Task brief: Where the records below show the word "logical" in a line, please copy that line.

● ● ● ● ● ● ●

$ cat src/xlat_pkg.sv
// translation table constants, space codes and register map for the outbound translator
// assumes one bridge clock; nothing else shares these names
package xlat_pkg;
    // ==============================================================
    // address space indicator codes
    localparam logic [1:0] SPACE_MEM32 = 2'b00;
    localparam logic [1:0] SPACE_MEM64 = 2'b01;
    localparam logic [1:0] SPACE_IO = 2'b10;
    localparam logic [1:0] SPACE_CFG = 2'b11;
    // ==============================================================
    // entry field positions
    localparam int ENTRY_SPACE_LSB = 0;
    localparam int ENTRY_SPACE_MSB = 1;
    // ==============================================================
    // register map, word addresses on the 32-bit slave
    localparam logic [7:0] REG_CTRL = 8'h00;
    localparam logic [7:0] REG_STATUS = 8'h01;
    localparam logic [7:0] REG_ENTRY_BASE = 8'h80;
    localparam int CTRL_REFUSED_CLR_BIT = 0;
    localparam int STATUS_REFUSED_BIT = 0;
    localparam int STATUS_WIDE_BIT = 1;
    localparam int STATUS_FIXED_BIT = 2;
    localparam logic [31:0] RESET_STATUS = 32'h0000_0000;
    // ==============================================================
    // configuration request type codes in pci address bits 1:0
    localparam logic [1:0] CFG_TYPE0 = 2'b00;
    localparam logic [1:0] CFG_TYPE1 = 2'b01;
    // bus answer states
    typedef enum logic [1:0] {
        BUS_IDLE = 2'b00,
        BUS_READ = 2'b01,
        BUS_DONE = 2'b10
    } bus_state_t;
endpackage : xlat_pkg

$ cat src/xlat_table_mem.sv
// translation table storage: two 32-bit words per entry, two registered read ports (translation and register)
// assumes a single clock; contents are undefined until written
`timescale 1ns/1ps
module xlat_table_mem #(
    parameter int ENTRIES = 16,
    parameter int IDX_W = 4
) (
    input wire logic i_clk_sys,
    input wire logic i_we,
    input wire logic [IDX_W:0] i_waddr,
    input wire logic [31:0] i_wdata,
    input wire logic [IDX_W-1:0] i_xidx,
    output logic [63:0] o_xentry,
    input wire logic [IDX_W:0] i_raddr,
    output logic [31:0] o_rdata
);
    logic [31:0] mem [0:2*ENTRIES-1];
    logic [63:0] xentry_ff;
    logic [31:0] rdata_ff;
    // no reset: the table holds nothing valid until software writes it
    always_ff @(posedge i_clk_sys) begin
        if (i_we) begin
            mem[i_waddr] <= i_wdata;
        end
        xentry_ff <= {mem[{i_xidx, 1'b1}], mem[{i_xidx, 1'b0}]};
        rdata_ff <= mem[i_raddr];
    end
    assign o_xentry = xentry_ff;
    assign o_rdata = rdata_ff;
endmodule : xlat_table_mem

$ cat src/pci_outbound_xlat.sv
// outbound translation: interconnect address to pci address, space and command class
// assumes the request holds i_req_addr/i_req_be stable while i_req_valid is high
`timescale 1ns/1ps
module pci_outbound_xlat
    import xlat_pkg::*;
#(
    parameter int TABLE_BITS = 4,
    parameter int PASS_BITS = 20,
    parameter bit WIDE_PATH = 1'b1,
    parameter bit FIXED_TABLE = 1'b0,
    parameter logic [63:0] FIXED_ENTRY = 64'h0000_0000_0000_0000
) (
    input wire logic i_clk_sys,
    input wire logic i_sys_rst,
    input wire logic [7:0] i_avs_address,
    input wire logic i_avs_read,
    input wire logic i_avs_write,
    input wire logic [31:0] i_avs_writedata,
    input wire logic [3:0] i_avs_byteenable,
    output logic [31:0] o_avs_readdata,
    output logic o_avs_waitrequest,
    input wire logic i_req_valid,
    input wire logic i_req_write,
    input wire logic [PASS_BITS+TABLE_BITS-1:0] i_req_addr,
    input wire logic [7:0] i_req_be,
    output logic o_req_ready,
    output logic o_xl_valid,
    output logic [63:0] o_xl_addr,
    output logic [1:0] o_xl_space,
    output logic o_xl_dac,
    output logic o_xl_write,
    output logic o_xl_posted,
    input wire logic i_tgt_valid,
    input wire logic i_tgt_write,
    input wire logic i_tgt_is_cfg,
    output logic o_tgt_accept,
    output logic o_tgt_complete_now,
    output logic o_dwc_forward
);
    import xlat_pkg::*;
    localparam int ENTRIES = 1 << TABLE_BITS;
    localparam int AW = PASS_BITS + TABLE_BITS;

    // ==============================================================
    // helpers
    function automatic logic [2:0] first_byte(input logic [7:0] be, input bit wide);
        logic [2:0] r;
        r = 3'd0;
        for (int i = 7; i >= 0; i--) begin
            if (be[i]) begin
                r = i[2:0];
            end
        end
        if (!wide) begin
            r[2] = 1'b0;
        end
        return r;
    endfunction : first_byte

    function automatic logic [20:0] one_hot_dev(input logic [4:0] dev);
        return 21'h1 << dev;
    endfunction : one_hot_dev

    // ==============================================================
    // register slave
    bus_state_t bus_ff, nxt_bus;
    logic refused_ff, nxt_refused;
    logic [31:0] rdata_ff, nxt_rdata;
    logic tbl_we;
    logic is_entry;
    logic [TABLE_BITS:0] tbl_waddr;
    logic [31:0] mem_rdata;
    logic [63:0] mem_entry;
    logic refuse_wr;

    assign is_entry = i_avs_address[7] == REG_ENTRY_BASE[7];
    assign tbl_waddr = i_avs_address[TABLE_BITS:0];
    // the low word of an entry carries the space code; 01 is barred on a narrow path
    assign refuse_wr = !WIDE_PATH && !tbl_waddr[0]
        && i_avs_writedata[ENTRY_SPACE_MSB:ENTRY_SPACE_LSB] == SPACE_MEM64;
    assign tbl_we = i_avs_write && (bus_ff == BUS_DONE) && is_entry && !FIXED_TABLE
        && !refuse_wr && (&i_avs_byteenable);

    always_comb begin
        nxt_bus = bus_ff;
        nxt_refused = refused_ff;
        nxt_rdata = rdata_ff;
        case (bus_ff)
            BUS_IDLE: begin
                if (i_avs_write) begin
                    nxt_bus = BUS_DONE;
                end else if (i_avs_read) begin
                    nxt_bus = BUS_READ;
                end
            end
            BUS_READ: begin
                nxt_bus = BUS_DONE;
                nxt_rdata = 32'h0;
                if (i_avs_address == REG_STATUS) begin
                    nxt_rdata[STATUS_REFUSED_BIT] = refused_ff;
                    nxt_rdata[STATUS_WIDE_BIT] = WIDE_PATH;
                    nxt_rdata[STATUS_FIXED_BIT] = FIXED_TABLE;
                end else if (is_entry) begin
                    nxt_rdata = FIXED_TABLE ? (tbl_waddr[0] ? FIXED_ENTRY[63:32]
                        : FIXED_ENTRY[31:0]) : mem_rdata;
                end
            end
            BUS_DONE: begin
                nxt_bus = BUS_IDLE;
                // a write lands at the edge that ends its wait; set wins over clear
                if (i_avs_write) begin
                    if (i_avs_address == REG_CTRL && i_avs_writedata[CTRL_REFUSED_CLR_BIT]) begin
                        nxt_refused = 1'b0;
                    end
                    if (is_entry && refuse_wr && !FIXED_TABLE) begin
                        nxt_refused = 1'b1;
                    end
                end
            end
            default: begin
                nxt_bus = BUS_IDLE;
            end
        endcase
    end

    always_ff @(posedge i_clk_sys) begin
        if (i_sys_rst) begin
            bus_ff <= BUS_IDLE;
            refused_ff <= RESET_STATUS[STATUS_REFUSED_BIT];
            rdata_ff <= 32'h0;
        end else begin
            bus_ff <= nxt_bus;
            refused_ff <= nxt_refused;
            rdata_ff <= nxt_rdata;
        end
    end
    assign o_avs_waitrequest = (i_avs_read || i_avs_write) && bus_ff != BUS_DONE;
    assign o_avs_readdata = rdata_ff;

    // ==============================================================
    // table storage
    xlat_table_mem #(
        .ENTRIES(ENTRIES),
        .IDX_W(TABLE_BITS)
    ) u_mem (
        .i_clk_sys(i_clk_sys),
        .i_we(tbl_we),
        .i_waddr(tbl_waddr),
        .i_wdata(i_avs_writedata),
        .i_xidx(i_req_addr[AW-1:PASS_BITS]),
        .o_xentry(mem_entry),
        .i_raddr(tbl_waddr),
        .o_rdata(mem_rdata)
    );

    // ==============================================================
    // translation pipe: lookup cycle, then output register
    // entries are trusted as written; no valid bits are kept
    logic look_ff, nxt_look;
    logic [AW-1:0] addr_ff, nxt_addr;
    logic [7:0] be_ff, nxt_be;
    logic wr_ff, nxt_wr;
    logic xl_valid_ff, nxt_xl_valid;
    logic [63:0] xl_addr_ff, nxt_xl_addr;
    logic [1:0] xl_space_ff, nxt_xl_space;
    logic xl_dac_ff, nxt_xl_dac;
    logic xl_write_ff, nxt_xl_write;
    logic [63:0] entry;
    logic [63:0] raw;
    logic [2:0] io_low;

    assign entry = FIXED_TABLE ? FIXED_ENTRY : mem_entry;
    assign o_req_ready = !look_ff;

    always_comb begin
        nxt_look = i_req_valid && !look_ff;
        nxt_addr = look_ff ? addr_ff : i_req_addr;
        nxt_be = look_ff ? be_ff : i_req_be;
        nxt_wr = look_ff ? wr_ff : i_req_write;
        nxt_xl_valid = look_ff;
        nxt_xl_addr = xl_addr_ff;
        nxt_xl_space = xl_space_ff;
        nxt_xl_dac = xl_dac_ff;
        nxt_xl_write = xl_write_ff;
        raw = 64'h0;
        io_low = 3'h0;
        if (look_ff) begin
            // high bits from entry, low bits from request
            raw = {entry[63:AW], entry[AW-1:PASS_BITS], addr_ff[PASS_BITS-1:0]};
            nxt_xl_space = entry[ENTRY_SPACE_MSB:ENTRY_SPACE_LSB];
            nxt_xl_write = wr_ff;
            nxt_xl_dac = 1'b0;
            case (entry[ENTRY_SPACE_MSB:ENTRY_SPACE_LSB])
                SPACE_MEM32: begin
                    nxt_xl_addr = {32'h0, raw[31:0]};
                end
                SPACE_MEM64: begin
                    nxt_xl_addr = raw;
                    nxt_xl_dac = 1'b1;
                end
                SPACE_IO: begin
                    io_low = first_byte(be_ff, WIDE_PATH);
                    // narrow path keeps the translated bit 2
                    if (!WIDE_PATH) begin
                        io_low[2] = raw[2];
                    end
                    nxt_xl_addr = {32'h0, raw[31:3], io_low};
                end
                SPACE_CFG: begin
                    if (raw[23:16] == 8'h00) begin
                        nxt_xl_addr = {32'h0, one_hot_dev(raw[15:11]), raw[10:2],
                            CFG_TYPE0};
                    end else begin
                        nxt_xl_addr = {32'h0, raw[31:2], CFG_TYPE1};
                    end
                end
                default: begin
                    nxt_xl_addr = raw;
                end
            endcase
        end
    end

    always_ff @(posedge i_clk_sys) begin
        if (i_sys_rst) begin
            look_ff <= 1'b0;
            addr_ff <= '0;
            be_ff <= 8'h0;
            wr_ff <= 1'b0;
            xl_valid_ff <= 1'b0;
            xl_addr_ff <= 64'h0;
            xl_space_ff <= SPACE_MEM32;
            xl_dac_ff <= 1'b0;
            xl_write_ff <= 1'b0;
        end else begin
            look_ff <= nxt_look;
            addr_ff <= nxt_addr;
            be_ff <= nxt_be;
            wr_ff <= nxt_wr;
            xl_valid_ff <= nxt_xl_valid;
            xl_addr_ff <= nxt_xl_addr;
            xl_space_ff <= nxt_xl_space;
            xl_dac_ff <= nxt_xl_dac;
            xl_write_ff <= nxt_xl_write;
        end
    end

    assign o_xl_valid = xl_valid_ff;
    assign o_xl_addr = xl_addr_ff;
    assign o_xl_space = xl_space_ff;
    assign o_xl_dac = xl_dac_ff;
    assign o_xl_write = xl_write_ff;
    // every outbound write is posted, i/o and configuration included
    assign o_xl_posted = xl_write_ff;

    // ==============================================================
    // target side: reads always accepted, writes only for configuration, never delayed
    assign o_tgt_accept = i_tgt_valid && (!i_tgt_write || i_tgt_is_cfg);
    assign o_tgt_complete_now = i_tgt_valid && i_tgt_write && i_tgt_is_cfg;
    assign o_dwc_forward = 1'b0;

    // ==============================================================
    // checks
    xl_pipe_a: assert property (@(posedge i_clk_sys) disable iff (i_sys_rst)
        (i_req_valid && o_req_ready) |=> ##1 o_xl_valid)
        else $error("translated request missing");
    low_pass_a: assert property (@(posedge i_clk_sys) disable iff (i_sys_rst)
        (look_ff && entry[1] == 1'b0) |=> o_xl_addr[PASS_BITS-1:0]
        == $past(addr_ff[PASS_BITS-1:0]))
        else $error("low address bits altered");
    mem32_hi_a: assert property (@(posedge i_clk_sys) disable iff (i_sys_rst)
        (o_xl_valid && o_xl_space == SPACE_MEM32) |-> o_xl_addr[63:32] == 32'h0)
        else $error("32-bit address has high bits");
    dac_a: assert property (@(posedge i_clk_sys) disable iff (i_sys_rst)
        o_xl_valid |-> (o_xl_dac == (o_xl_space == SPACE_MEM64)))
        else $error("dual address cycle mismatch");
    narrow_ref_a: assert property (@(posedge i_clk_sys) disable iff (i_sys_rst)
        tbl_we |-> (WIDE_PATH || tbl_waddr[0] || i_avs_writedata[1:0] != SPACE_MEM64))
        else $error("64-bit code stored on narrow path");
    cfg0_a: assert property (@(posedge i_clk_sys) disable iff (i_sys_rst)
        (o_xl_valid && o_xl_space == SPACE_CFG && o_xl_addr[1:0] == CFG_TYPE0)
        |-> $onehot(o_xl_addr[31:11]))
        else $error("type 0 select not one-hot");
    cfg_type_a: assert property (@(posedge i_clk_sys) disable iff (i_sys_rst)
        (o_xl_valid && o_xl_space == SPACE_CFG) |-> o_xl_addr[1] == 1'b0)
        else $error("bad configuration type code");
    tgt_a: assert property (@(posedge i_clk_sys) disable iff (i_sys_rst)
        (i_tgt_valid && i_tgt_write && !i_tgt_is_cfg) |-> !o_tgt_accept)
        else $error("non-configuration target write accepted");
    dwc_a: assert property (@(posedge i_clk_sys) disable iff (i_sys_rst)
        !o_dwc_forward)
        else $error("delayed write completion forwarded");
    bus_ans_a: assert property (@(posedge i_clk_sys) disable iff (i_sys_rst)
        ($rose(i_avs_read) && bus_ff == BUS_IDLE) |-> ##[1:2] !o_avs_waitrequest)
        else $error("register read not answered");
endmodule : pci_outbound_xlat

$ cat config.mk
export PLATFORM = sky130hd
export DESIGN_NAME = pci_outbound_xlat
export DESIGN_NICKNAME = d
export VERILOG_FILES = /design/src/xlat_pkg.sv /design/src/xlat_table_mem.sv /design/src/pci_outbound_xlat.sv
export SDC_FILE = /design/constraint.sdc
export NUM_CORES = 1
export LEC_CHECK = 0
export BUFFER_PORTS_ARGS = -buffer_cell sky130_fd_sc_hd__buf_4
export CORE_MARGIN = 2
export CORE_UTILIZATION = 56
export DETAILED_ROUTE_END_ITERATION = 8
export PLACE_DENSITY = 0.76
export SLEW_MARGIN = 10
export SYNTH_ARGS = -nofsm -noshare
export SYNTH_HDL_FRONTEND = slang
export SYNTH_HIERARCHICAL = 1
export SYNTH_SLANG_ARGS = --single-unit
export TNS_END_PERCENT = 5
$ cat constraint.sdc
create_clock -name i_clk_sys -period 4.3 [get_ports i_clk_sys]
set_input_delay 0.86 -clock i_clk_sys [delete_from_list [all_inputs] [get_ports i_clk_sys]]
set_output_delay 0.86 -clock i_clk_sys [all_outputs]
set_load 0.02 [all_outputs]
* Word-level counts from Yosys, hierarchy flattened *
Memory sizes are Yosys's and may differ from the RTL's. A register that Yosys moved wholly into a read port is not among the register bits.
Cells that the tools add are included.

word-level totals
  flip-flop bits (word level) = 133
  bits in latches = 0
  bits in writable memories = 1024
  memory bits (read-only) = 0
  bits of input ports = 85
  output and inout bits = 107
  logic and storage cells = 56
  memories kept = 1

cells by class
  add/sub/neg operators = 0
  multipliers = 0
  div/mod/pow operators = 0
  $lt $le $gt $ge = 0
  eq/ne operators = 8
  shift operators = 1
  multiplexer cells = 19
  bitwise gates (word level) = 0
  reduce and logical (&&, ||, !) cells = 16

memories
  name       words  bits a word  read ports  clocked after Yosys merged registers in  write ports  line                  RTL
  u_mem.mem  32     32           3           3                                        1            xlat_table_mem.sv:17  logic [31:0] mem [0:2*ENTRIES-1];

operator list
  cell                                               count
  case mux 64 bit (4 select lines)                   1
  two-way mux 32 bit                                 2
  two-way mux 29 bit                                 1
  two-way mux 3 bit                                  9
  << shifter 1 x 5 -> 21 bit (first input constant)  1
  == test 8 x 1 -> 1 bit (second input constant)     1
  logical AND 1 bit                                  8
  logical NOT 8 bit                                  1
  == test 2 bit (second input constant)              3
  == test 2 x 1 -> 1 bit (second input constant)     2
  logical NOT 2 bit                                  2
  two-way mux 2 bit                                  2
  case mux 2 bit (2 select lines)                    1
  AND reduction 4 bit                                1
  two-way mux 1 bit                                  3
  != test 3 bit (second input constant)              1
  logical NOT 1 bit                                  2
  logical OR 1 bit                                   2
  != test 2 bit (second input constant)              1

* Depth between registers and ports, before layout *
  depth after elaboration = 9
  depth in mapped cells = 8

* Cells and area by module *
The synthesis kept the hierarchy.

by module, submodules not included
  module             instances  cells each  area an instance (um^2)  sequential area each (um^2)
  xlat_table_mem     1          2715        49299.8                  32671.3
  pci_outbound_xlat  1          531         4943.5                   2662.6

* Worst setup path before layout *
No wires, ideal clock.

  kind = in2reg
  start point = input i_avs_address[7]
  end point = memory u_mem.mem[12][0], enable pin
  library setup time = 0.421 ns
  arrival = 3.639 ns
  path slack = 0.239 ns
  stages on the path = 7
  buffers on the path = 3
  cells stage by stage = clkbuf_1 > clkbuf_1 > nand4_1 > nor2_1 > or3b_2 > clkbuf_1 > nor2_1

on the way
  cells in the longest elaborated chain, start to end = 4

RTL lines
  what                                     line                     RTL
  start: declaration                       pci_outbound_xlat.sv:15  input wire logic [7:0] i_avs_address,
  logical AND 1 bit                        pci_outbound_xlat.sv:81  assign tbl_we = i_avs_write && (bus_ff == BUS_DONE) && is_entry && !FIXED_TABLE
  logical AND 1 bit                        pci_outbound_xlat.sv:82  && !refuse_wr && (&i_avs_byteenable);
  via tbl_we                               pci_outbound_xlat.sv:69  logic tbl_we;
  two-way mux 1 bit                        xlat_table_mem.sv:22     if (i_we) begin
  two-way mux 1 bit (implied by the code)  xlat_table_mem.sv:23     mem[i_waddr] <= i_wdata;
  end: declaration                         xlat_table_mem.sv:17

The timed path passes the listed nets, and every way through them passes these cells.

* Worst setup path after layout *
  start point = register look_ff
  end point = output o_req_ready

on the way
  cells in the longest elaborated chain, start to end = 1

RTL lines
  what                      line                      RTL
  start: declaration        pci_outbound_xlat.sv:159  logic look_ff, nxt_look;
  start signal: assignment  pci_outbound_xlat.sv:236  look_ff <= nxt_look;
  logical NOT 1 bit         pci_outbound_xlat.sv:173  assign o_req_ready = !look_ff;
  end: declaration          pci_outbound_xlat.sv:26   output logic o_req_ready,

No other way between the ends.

● ● ● ● ● ● ●

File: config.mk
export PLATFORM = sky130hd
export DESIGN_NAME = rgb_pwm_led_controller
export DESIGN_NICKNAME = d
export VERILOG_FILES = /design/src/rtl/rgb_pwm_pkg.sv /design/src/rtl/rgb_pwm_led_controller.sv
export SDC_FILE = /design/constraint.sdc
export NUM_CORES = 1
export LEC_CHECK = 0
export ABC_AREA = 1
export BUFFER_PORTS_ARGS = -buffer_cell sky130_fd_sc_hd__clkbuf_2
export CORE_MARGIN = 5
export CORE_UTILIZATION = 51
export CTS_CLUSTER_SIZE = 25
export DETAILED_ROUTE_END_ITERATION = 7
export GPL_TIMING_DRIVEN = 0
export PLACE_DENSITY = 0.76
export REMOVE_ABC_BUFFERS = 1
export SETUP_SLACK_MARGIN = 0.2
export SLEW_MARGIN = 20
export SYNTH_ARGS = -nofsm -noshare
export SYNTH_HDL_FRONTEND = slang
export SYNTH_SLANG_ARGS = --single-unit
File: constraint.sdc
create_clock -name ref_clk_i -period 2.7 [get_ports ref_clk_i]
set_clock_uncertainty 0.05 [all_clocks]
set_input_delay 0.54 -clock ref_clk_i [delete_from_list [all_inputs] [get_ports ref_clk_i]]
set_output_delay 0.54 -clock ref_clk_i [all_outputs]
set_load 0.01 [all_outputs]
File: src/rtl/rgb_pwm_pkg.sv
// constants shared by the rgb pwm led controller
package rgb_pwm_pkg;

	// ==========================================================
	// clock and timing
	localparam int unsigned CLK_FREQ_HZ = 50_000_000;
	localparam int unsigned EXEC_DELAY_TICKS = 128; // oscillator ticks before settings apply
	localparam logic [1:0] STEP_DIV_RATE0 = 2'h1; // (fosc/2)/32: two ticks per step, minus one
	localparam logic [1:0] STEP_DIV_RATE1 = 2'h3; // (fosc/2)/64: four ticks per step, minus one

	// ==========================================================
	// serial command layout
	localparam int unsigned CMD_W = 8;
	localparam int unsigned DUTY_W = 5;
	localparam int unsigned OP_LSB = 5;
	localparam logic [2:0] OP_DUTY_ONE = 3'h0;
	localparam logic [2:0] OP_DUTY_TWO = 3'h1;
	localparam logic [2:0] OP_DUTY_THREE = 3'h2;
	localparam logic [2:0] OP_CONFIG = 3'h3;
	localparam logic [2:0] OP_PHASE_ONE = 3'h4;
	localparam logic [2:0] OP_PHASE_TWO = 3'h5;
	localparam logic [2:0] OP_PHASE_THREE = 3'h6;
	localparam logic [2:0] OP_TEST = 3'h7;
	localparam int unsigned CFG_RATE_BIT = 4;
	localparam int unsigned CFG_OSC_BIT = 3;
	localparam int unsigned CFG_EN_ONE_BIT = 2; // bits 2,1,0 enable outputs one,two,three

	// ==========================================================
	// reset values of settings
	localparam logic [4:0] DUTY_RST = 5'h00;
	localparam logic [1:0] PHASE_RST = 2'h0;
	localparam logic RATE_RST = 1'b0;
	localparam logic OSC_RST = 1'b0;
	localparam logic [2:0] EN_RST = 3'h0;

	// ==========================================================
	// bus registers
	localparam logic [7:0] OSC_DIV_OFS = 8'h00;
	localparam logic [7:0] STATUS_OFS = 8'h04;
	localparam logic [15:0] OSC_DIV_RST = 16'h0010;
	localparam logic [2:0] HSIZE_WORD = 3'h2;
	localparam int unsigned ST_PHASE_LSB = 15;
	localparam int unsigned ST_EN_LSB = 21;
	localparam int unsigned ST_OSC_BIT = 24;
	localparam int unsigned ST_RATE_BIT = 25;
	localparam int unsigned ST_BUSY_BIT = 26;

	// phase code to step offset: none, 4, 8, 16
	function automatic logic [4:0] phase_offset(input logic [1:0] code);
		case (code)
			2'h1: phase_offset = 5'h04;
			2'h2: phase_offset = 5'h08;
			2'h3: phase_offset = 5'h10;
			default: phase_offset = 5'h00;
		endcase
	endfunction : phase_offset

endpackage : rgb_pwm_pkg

● ● ● ● ● ● ●

Result of the task:
  reduce and logical (&&, ||, !) cells = 16
  logical AND 1 bit                                  8
  logical NOT 8 bit                                  1
  logical NOT 2 bit                                  2
  logical NOT 1 bit                                  2
  logical OR 1 bit                                   2
  logical AND 1 bit                        pci_outbound_xlat.sv:81  assign tbl_we = i_avs_write && (bus_ff == BUS_DONE) && is_entry && !FIXED_TABLE
  logical AND 1 bit                        pci_outbound_xlat.sv:82  && !refuse_wr && (&i_avs_byteenable);
  logical NOT 1 bit         pci_outbound_xlat.sv:173  assign o_req_ready = !look_ff;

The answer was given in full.